_Work request_
One figure is the whole answer: the number of lines below that contain the word "Sequential".

_Excerpted data_
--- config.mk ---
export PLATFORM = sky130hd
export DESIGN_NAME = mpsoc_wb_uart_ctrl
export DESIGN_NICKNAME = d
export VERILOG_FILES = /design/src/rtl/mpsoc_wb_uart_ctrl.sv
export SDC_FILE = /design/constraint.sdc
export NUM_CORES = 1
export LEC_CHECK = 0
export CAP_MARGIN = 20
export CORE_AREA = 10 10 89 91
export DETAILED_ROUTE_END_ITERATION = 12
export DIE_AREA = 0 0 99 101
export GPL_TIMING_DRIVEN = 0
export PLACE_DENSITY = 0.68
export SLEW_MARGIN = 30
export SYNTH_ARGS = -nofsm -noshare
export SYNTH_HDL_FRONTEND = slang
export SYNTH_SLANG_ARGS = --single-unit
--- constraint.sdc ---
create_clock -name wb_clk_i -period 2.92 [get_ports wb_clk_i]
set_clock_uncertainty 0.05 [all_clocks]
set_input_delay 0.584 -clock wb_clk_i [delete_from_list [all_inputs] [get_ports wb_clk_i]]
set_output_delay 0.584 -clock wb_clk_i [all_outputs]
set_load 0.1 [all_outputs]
---
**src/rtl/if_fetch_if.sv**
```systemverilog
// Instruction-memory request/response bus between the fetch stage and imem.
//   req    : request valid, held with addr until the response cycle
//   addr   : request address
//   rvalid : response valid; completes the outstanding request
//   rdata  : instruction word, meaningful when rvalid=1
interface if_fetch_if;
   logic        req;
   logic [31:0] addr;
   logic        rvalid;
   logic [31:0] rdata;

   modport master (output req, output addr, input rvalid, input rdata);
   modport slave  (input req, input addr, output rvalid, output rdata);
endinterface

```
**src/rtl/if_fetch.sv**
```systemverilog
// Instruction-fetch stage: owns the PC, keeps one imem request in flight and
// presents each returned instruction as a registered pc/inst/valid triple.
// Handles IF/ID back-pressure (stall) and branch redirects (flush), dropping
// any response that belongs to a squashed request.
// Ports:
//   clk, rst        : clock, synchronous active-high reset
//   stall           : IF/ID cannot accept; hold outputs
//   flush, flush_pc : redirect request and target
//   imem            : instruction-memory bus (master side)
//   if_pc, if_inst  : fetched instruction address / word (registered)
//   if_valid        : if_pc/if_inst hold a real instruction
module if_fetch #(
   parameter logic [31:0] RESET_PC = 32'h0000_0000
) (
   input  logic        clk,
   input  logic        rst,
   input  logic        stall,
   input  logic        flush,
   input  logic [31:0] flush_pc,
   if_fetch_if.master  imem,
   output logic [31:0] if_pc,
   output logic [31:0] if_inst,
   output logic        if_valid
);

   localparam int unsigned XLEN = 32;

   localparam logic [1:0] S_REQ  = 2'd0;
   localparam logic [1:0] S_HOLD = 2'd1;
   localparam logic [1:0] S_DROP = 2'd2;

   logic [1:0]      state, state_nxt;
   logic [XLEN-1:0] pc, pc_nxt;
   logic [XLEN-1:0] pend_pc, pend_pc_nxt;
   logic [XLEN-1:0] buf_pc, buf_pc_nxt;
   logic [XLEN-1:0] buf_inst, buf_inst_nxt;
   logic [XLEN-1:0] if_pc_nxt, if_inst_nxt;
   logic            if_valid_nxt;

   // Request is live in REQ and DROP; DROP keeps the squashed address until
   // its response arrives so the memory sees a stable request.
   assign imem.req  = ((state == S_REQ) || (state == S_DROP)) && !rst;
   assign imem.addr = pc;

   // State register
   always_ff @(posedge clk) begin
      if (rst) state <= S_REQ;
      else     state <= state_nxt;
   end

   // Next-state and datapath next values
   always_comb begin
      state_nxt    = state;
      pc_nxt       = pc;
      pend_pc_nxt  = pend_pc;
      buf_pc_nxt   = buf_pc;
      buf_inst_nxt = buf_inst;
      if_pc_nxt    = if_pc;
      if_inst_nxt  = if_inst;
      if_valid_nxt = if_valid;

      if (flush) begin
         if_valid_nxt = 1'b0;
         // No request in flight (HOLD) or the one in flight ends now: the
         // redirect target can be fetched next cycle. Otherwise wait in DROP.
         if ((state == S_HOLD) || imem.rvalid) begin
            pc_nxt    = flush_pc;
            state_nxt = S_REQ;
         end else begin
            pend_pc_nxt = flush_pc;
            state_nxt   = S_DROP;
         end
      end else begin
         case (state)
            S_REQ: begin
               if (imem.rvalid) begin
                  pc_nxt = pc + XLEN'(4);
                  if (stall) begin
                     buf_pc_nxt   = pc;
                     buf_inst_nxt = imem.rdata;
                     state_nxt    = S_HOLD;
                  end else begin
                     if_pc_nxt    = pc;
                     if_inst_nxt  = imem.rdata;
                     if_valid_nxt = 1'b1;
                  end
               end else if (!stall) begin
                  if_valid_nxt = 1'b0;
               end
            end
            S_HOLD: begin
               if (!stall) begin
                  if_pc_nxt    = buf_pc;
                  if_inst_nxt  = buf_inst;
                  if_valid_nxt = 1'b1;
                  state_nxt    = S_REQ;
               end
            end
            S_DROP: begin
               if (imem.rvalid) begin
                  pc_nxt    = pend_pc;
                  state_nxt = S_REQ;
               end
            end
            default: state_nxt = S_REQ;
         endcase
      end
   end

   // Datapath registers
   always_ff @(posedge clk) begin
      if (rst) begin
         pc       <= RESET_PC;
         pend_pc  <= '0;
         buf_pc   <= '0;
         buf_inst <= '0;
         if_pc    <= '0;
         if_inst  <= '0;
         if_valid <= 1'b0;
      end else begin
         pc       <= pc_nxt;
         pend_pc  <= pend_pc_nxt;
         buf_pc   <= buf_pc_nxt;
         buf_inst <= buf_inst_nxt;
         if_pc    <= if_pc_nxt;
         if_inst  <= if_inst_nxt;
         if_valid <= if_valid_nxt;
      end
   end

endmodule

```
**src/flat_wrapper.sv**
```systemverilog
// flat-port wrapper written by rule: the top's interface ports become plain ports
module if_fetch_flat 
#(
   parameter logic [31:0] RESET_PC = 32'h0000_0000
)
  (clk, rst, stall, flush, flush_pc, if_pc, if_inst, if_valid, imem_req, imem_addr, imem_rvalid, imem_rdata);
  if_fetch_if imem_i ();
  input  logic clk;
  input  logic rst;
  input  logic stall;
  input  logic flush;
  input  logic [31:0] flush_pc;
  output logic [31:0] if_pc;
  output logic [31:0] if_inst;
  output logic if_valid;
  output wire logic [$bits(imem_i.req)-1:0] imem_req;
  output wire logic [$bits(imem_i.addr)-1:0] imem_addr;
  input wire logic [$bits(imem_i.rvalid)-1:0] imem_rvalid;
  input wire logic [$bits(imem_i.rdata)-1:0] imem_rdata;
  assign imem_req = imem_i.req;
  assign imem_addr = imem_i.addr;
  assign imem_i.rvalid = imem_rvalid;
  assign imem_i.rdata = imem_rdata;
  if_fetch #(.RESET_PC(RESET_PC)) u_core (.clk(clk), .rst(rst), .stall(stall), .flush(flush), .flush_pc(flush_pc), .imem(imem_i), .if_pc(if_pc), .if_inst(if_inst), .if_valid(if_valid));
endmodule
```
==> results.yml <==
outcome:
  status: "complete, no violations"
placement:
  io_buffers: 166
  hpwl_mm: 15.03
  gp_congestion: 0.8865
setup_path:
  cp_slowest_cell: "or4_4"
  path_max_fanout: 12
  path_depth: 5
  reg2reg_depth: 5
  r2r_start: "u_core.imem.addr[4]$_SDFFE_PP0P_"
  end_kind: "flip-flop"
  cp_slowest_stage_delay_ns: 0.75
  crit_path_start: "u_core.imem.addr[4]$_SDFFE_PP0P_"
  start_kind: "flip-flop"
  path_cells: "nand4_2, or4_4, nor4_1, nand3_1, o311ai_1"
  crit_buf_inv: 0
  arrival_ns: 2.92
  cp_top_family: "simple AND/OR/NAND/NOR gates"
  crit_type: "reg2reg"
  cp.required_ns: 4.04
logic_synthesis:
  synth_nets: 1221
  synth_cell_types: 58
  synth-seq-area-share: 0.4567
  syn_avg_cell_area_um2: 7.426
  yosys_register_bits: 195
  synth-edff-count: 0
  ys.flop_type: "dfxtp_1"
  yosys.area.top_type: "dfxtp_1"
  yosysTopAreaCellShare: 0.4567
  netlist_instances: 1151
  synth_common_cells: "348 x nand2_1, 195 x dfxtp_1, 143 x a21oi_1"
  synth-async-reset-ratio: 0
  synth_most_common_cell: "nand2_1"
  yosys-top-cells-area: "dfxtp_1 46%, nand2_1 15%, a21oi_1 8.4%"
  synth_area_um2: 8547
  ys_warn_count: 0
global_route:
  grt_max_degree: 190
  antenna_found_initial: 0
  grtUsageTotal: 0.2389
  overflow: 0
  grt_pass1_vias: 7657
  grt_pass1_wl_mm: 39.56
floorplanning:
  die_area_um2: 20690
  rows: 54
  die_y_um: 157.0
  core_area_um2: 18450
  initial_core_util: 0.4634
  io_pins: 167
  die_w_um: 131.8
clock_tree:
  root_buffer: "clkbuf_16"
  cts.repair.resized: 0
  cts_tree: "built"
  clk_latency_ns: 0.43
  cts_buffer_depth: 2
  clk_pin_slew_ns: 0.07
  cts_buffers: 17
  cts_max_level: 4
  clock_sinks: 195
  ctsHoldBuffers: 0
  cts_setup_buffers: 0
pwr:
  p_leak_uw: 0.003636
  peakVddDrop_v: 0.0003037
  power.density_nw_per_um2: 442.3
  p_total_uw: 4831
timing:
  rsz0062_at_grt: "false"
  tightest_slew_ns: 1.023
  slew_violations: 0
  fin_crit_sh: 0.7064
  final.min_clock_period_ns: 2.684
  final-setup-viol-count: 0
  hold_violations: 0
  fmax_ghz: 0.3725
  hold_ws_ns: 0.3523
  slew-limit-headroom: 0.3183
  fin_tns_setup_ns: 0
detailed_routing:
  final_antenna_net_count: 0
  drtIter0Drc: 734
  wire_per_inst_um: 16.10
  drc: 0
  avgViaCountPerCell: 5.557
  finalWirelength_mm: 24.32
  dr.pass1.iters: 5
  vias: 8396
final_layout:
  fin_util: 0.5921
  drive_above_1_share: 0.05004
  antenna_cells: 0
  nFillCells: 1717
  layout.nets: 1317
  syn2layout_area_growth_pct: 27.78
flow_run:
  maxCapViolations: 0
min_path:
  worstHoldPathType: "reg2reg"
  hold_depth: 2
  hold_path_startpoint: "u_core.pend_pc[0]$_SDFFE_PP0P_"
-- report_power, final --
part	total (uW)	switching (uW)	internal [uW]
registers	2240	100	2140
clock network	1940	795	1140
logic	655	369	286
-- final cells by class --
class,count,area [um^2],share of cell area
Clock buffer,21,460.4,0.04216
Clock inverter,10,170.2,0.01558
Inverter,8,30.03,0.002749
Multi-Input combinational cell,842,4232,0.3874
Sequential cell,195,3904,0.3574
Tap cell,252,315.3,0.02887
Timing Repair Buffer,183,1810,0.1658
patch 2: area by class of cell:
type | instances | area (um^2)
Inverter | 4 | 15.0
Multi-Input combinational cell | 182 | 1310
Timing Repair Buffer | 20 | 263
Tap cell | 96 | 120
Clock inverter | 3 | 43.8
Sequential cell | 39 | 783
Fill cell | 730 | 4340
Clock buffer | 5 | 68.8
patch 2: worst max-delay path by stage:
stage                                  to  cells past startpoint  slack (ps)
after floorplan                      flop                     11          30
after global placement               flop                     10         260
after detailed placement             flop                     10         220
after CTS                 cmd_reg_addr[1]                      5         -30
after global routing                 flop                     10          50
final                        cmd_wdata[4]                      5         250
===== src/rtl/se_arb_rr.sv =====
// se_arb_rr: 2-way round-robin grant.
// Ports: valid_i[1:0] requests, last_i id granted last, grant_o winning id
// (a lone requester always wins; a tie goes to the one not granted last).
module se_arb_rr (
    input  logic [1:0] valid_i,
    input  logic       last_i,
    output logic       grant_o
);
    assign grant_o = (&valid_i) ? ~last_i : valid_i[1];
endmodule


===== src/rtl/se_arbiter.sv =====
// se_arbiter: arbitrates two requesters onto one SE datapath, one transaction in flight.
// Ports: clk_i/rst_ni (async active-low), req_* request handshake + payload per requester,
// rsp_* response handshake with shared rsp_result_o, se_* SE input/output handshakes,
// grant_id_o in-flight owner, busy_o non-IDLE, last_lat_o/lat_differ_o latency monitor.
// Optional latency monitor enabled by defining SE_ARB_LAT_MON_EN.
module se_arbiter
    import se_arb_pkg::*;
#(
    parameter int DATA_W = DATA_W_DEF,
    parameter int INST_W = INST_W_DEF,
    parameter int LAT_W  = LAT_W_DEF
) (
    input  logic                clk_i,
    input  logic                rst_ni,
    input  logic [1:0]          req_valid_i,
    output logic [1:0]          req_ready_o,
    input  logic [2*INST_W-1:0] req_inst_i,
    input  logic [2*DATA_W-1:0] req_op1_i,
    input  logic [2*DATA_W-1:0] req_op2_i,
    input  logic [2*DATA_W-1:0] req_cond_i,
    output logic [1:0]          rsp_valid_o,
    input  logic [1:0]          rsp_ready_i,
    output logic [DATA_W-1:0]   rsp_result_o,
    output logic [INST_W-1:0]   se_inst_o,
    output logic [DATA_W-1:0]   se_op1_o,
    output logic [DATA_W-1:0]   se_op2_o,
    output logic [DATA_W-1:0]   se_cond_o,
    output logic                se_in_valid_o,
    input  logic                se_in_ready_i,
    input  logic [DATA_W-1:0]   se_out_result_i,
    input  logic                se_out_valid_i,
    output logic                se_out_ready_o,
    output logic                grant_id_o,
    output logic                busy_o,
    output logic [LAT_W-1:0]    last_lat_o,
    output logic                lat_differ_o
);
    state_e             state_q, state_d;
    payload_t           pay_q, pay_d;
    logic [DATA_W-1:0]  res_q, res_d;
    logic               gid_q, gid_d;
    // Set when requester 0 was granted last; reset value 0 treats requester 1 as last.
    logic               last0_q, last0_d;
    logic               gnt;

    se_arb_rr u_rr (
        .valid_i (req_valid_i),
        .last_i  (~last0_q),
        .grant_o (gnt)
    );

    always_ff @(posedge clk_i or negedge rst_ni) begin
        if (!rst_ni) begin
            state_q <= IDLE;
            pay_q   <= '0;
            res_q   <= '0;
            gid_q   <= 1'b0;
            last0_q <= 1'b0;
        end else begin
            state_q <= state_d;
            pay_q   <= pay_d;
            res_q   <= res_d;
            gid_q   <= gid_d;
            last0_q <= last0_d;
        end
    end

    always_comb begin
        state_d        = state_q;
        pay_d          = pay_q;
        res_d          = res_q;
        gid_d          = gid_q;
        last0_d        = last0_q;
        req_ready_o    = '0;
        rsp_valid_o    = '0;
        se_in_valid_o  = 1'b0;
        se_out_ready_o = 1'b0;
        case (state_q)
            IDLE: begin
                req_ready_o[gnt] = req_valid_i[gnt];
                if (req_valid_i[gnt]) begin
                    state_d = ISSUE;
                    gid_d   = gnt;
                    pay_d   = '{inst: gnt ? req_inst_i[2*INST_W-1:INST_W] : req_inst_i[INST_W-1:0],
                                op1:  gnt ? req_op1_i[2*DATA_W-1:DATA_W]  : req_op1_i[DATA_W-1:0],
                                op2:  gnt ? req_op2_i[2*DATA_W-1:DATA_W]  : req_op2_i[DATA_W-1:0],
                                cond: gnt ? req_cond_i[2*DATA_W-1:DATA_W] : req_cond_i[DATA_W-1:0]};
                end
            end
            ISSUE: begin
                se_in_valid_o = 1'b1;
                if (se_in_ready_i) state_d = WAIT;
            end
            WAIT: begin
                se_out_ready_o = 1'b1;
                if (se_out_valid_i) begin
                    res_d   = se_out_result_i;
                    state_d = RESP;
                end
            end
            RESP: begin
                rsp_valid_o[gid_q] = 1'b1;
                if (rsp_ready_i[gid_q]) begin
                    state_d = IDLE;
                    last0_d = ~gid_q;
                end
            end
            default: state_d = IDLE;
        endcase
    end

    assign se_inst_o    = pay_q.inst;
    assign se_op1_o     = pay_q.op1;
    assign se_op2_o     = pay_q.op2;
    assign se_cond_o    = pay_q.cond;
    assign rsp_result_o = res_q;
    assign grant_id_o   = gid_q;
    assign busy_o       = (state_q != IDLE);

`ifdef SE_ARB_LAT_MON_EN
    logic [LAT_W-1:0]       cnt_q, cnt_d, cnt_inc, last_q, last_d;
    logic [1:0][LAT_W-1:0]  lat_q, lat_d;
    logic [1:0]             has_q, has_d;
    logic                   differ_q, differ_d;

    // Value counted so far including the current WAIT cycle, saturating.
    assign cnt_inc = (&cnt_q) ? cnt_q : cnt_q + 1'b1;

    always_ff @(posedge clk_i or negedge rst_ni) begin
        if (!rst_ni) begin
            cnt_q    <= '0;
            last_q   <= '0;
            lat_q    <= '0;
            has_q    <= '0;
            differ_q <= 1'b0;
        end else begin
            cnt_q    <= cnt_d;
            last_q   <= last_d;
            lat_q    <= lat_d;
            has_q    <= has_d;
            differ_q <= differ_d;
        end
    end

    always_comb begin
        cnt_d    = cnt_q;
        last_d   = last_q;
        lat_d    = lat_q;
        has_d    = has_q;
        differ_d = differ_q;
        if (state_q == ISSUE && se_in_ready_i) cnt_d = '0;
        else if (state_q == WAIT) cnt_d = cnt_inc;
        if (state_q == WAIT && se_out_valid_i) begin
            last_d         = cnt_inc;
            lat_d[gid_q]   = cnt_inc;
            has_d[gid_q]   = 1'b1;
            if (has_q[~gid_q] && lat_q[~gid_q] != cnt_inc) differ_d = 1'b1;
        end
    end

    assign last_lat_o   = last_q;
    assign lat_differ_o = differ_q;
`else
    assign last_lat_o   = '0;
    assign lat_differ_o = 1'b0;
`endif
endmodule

_Written response_
2